By 1781, the country was wearying of the long rebellion. The currency had collapsed. Supplies could not be transported overland without hard currency payments in advance. The sick were without medicine and food, and the troops were without clothing. Serious mutinies over pay and supplies darkened the ranks. George wrote in April 1781 to one of his young staff officers sent on another fund-raising mission, “but why need I run into the detail, when it may be declared in a word, that we are at the end of our tether [rope], and that now or never our deliverance must come.”
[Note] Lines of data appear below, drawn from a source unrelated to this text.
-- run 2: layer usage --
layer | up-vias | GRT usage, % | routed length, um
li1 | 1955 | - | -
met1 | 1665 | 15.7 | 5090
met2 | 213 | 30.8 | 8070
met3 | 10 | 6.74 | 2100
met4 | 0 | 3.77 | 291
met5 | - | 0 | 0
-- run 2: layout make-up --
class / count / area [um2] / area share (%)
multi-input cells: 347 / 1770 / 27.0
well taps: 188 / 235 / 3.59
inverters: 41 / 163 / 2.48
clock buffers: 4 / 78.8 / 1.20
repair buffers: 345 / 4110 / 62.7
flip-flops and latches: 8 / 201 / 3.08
Deliverance did come, as deliverance had arrived throughout the war, from the Spanish and Hispanic-Americans. Supplies of gunpowder, muskets, bayonets, cannons, mortars, cannon balls, bullets, clothing, uniforms, shoes, tents, blankets, ships rigging and sails were financed by the Spanish and smuggled to the Continental Army from Spain, Mexico, and Cuba. The colonies received favorable trade status in Havana early in the war, allowing them to sell commodities such as flour in exchange for desperately needed silver. During that desperate year, it was also the Spanish and Cubans who funded the Battle of Yorktown, delivering an emergency collection of silver and gold from Havana, Cuba with the French fleet sailing up from the Caribbean.
When George learned that the French fleet bringing the funds from Cuba and additional troops to support the Battle of Yorktown had arrived in August 1781, the dignified but stressed General was seen jumping up and down with joy and waving his hat. Finally, George was having a good day.